▸ **TASK**
In the entries below, which lines run from the one containing "flops,110,53.0" to the one containing "5_1_grt: 0.164 / 1.17 / 0.928"? Copy exactly those lines, ends included, and no others.
# # #
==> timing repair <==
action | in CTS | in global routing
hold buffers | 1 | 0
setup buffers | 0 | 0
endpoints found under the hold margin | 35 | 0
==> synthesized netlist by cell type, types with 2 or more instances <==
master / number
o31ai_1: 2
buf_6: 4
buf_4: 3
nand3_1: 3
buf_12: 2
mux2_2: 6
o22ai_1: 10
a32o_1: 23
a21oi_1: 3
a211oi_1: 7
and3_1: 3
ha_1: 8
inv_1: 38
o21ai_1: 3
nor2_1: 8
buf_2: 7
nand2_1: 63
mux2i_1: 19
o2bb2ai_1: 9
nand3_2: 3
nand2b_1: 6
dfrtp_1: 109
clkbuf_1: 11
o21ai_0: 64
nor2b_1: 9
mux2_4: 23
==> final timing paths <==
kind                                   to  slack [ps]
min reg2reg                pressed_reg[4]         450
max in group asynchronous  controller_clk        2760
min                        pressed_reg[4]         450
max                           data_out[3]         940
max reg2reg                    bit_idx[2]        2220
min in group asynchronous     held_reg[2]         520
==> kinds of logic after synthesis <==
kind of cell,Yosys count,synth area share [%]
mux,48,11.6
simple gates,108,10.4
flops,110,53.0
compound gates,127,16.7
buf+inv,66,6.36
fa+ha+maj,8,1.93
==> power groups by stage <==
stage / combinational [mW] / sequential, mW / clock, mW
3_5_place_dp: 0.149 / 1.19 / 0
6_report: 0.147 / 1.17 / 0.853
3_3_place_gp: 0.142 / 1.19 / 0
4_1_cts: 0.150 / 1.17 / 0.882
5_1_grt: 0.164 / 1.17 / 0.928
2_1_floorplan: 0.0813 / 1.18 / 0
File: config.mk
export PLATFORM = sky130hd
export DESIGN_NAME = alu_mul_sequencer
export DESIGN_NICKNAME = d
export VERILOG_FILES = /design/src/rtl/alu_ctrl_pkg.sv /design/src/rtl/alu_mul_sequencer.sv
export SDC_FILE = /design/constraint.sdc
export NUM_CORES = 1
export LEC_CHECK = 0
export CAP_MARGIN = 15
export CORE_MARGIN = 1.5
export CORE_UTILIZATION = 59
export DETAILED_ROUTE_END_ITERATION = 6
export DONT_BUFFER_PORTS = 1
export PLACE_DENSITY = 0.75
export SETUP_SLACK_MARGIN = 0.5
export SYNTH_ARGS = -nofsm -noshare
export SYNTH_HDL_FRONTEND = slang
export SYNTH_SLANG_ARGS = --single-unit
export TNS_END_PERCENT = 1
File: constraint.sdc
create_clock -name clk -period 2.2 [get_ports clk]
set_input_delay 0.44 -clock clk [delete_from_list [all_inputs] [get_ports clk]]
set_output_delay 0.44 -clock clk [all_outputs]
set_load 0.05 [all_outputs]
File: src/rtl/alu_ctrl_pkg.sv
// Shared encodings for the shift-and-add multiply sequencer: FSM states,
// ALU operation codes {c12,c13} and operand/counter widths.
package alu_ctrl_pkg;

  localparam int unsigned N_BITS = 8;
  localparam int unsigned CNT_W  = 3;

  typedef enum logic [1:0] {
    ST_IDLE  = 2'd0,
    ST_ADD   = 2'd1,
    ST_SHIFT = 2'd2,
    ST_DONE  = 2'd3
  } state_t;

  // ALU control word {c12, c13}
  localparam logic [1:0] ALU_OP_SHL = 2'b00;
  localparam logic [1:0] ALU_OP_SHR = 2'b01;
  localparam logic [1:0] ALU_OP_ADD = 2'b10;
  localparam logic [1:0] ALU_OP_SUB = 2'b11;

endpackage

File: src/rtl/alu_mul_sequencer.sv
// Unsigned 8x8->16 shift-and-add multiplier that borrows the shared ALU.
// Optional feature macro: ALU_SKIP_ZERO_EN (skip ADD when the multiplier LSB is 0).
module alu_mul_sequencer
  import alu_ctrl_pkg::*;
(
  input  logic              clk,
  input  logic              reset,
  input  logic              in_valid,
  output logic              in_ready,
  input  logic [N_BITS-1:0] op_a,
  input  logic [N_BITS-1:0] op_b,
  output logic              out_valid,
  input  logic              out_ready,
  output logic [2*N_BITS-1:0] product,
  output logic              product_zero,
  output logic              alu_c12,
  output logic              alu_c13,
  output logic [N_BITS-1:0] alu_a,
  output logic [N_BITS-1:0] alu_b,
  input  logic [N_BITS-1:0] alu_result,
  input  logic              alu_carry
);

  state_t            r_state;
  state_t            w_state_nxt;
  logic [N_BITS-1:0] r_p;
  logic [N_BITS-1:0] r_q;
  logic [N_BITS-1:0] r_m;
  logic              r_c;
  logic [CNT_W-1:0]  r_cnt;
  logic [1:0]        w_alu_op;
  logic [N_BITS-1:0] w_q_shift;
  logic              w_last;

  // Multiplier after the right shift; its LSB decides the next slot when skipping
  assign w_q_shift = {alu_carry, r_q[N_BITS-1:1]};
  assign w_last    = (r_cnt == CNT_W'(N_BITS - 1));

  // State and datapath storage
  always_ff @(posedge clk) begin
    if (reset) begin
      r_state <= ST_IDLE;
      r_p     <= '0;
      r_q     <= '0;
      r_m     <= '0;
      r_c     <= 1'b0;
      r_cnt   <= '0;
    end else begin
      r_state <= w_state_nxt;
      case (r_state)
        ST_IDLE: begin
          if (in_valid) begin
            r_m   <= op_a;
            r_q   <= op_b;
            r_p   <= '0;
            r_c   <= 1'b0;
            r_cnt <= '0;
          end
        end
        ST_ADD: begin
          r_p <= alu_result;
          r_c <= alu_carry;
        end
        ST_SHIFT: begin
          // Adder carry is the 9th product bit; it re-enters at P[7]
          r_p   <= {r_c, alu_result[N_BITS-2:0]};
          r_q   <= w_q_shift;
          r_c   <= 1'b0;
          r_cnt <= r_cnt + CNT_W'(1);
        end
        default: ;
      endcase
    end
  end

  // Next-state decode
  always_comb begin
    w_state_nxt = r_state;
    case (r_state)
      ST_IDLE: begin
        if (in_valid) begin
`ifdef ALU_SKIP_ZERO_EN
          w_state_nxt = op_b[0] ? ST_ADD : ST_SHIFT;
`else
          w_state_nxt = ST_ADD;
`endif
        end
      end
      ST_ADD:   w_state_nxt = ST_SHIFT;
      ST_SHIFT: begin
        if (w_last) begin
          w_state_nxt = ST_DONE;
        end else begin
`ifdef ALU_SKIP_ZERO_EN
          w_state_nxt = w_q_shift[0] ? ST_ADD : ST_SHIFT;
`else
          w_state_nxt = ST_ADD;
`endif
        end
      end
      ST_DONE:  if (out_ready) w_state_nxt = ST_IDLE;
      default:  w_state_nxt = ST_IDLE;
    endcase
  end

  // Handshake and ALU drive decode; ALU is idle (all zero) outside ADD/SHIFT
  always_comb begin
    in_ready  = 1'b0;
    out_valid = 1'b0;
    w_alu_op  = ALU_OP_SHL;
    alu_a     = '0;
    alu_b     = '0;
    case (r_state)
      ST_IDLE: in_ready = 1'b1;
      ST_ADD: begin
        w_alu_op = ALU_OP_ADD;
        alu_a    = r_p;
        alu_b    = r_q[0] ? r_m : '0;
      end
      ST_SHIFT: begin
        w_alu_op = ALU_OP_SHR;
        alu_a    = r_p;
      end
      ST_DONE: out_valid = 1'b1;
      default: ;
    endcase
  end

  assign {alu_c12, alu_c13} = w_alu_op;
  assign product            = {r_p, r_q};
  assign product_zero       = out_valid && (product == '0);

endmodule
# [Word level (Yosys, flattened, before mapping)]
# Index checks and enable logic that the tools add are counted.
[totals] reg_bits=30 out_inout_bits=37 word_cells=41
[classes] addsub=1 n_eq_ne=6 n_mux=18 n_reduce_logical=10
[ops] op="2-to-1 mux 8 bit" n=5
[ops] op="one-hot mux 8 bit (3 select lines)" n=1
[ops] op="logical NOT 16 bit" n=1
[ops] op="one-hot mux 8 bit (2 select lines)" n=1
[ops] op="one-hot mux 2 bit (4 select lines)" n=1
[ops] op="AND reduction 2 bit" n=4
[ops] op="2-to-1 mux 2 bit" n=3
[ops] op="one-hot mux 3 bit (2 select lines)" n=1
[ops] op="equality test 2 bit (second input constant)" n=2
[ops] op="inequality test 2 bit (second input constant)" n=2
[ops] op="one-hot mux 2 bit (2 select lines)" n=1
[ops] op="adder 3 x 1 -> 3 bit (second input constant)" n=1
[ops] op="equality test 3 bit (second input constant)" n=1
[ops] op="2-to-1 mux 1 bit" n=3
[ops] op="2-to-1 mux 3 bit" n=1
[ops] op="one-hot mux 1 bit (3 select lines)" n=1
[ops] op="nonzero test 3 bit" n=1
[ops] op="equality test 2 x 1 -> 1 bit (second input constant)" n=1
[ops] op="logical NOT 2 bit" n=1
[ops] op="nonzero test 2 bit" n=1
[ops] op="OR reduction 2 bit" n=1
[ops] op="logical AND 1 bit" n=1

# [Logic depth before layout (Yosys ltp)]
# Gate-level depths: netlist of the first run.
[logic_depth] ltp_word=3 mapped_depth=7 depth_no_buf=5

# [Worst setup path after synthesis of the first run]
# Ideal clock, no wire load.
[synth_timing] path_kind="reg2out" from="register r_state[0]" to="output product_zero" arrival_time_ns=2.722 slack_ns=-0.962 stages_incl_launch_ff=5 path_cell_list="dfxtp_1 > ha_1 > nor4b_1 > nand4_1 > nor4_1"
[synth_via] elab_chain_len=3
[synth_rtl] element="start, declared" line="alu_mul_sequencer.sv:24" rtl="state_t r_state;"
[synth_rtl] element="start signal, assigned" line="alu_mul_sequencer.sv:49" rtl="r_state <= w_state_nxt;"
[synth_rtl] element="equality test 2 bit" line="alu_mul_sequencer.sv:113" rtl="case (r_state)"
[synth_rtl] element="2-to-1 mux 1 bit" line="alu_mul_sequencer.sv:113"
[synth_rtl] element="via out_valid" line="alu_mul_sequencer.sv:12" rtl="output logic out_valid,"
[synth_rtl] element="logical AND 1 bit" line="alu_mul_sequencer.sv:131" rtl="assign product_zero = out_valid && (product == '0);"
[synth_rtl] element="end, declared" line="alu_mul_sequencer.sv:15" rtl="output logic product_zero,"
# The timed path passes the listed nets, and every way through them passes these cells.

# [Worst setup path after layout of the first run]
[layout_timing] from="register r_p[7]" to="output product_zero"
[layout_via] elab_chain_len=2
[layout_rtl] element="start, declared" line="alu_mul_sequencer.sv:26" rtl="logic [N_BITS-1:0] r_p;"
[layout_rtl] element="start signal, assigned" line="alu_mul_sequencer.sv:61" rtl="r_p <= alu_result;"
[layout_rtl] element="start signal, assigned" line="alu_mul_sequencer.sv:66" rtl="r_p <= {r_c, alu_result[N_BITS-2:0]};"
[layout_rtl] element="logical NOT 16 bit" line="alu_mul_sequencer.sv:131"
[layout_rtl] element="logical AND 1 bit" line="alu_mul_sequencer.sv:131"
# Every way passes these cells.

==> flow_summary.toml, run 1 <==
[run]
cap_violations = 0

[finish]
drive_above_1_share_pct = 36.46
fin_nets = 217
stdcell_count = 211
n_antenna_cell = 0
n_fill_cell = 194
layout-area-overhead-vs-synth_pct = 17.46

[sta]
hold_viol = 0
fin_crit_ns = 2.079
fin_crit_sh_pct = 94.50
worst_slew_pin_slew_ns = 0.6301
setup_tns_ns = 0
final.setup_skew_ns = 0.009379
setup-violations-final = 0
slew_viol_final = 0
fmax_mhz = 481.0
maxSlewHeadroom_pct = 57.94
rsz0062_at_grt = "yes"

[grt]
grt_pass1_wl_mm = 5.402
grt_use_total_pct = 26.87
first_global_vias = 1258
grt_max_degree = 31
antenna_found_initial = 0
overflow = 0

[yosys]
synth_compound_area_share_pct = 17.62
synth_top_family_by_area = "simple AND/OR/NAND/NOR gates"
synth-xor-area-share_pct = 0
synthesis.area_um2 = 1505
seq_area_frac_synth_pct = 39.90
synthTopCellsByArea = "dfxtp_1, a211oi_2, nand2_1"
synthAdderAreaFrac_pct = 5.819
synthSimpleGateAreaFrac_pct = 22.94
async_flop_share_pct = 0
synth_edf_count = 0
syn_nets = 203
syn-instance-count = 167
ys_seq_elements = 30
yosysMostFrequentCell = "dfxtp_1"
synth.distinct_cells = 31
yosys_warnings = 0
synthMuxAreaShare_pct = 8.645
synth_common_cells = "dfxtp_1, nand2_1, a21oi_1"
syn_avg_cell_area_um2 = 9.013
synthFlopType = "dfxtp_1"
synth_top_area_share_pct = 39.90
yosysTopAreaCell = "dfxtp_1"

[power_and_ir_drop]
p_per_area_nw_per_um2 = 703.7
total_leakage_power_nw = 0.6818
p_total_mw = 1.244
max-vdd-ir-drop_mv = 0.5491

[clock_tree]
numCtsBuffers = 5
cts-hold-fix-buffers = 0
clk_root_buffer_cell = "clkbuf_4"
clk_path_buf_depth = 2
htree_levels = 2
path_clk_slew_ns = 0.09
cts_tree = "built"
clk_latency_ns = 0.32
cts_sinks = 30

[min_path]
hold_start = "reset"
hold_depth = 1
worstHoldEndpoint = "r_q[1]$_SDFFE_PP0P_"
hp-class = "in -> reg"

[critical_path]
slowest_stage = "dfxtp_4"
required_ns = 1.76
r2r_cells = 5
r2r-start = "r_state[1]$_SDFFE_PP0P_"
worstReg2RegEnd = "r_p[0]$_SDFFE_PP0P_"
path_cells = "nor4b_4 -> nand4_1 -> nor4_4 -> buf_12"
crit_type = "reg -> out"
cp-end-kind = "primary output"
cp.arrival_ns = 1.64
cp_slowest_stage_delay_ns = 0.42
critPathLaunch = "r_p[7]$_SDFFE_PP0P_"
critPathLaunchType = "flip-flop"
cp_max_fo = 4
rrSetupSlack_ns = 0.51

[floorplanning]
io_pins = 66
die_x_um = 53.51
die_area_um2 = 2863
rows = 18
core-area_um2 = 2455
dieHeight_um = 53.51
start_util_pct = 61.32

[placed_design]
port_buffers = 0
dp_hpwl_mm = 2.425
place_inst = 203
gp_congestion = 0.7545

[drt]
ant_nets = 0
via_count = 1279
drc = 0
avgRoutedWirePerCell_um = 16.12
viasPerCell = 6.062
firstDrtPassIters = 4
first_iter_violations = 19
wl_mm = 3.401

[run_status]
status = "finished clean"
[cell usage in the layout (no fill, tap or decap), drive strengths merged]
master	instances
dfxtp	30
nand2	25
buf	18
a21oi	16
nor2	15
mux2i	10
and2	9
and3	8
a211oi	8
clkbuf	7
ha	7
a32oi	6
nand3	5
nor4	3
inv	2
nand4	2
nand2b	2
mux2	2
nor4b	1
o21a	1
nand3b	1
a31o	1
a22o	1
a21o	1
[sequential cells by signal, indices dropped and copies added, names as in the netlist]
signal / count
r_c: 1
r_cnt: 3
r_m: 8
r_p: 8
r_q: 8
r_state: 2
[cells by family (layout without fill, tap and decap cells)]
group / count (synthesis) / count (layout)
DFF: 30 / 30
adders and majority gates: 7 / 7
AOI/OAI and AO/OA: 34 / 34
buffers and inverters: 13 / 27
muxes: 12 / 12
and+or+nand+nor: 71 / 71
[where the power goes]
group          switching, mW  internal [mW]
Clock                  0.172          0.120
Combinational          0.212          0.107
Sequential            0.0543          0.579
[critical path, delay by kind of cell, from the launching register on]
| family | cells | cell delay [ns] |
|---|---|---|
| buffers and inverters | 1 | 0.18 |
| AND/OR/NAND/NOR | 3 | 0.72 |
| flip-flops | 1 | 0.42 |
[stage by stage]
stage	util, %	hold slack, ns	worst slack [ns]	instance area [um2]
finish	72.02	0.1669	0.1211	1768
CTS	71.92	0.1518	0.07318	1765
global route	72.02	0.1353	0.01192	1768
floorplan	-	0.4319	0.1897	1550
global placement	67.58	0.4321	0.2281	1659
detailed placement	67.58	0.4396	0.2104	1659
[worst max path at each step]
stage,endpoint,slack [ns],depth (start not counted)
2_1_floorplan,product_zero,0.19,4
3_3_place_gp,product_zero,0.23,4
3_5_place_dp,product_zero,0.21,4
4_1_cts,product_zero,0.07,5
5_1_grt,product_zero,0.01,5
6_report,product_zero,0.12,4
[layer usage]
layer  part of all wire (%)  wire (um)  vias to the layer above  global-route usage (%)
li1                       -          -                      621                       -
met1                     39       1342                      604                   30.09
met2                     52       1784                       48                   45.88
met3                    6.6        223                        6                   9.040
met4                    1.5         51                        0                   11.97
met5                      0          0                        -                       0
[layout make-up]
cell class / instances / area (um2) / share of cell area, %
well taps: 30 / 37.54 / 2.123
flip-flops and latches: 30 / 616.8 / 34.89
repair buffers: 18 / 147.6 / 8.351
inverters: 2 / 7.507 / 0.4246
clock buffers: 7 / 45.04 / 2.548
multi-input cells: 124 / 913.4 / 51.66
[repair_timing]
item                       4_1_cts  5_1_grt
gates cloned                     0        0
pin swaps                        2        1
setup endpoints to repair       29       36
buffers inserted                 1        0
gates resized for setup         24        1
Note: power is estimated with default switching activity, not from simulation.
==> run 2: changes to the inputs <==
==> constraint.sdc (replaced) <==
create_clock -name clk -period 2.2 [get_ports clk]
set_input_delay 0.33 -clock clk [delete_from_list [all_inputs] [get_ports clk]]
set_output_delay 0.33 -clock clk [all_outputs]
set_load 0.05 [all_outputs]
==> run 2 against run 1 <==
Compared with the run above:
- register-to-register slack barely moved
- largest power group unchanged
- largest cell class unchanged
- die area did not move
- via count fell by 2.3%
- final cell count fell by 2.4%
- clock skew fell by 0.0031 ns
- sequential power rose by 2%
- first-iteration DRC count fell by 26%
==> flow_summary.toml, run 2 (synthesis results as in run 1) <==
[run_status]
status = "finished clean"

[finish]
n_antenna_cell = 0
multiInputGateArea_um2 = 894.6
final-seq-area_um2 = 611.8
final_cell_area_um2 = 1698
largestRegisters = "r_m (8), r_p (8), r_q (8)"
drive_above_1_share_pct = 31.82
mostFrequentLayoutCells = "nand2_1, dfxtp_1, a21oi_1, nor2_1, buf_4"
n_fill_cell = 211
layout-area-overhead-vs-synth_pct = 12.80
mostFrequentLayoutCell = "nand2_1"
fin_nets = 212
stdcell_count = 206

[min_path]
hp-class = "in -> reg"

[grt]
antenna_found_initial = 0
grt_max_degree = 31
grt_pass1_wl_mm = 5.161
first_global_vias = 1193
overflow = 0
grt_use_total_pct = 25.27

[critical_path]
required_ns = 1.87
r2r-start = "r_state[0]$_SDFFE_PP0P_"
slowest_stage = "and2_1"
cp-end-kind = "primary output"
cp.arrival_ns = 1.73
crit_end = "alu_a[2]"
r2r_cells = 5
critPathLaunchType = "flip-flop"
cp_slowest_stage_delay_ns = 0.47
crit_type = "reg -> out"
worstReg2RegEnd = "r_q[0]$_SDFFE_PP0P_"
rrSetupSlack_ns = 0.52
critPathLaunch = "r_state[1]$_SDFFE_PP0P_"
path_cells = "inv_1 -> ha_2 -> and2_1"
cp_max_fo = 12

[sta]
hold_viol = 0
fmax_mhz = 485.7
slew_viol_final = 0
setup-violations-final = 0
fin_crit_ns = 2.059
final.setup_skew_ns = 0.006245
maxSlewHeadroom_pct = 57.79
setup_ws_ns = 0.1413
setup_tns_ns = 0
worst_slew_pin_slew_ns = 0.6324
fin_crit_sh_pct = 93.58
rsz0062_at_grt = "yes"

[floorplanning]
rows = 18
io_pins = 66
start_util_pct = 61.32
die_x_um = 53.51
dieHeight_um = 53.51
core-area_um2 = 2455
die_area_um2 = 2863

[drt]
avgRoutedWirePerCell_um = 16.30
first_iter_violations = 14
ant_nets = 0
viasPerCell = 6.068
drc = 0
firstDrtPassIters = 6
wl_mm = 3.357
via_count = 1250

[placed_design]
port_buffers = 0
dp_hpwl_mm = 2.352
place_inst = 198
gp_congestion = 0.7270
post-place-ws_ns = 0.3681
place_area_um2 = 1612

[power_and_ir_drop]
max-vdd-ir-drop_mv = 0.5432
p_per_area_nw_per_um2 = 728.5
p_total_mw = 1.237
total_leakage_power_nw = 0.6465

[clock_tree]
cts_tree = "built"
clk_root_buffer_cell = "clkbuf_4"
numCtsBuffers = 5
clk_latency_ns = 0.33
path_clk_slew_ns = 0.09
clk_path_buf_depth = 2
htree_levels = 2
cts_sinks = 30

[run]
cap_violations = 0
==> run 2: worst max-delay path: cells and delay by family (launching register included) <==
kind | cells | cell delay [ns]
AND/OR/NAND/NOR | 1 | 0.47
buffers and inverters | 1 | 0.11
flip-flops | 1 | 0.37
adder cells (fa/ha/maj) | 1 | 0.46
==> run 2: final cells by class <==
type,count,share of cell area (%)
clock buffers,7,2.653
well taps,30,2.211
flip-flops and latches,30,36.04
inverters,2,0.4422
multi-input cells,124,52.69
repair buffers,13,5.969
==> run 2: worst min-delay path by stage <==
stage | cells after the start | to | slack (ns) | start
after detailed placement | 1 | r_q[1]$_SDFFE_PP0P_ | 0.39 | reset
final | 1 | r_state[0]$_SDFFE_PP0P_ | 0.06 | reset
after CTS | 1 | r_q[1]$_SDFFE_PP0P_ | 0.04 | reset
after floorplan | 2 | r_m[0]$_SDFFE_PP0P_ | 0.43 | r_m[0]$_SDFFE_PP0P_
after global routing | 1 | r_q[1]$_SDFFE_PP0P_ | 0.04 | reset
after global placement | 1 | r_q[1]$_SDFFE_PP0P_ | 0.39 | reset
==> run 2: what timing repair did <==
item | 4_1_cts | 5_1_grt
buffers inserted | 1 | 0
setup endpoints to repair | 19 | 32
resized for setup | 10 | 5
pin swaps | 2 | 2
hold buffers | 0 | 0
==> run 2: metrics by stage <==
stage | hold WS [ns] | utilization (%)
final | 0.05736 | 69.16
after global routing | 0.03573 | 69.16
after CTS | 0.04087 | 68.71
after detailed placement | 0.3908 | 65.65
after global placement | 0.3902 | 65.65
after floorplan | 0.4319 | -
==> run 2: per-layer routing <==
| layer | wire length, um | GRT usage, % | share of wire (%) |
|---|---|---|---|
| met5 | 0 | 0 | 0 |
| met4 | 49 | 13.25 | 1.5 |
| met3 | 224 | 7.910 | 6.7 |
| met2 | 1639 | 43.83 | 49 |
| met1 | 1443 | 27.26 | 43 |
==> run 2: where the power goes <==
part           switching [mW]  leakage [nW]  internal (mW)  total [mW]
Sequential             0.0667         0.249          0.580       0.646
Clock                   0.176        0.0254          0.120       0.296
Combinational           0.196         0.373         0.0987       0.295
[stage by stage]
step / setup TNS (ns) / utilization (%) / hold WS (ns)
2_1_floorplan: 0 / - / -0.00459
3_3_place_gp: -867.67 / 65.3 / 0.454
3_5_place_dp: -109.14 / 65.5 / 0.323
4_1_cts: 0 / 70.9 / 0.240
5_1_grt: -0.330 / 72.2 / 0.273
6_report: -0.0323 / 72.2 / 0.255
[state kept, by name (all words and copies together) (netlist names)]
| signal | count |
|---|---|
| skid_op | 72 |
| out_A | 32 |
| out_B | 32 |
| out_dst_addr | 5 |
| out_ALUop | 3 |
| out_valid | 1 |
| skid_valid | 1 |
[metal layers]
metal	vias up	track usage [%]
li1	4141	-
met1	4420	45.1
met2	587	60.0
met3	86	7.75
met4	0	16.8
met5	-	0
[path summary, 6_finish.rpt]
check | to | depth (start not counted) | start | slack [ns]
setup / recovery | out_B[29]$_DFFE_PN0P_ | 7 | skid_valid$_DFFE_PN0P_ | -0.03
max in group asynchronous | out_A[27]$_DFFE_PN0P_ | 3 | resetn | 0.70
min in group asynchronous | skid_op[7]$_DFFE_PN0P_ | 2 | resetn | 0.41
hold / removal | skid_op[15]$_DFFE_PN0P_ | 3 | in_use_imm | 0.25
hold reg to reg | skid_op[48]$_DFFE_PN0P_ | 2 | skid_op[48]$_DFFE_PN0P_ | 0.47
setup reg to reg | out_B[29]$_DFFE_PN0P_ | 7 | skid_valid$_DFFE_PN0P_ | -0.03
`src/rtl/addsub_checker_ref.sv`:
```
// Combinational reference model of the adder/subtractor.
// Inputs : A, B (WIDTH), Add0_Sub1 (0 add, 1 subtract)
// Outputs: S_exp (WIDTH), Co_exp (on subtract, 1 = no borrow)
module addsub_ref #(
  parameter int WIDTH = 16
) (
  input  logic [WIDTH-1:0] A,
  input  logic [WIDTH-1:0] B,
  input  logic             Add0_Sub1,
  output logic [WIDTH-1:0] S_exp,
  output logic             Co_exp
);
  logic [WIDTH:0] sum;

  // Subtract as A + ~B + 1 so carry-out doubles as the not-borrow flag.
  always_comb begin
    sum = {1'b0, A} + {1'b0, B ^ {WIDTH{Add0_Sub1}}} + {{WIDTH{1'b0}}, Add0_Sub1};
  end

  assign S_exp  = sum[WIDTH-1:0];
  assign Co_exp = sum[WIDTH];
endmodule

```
# # #
▸ **RESPONSE AREA**
flops,110,53.0
compound gates,127,16.7
buf+inv,66,6.36
fa+ha+maj,8,1.93
==> power groups by stage <==
stage / combinational [mW] / sequential, mW / clock, mW
3_5_place_dp: 0.149 / 1.19 / 0
6_report: 0.147 / 1.17 / 0.853
3_3_place_gp: 0.142 / 1.19 / 0
4_1_cts: 0.150 / 1.17 / 0.882
5_1_grt: 0.164 / 1.17 / 0.928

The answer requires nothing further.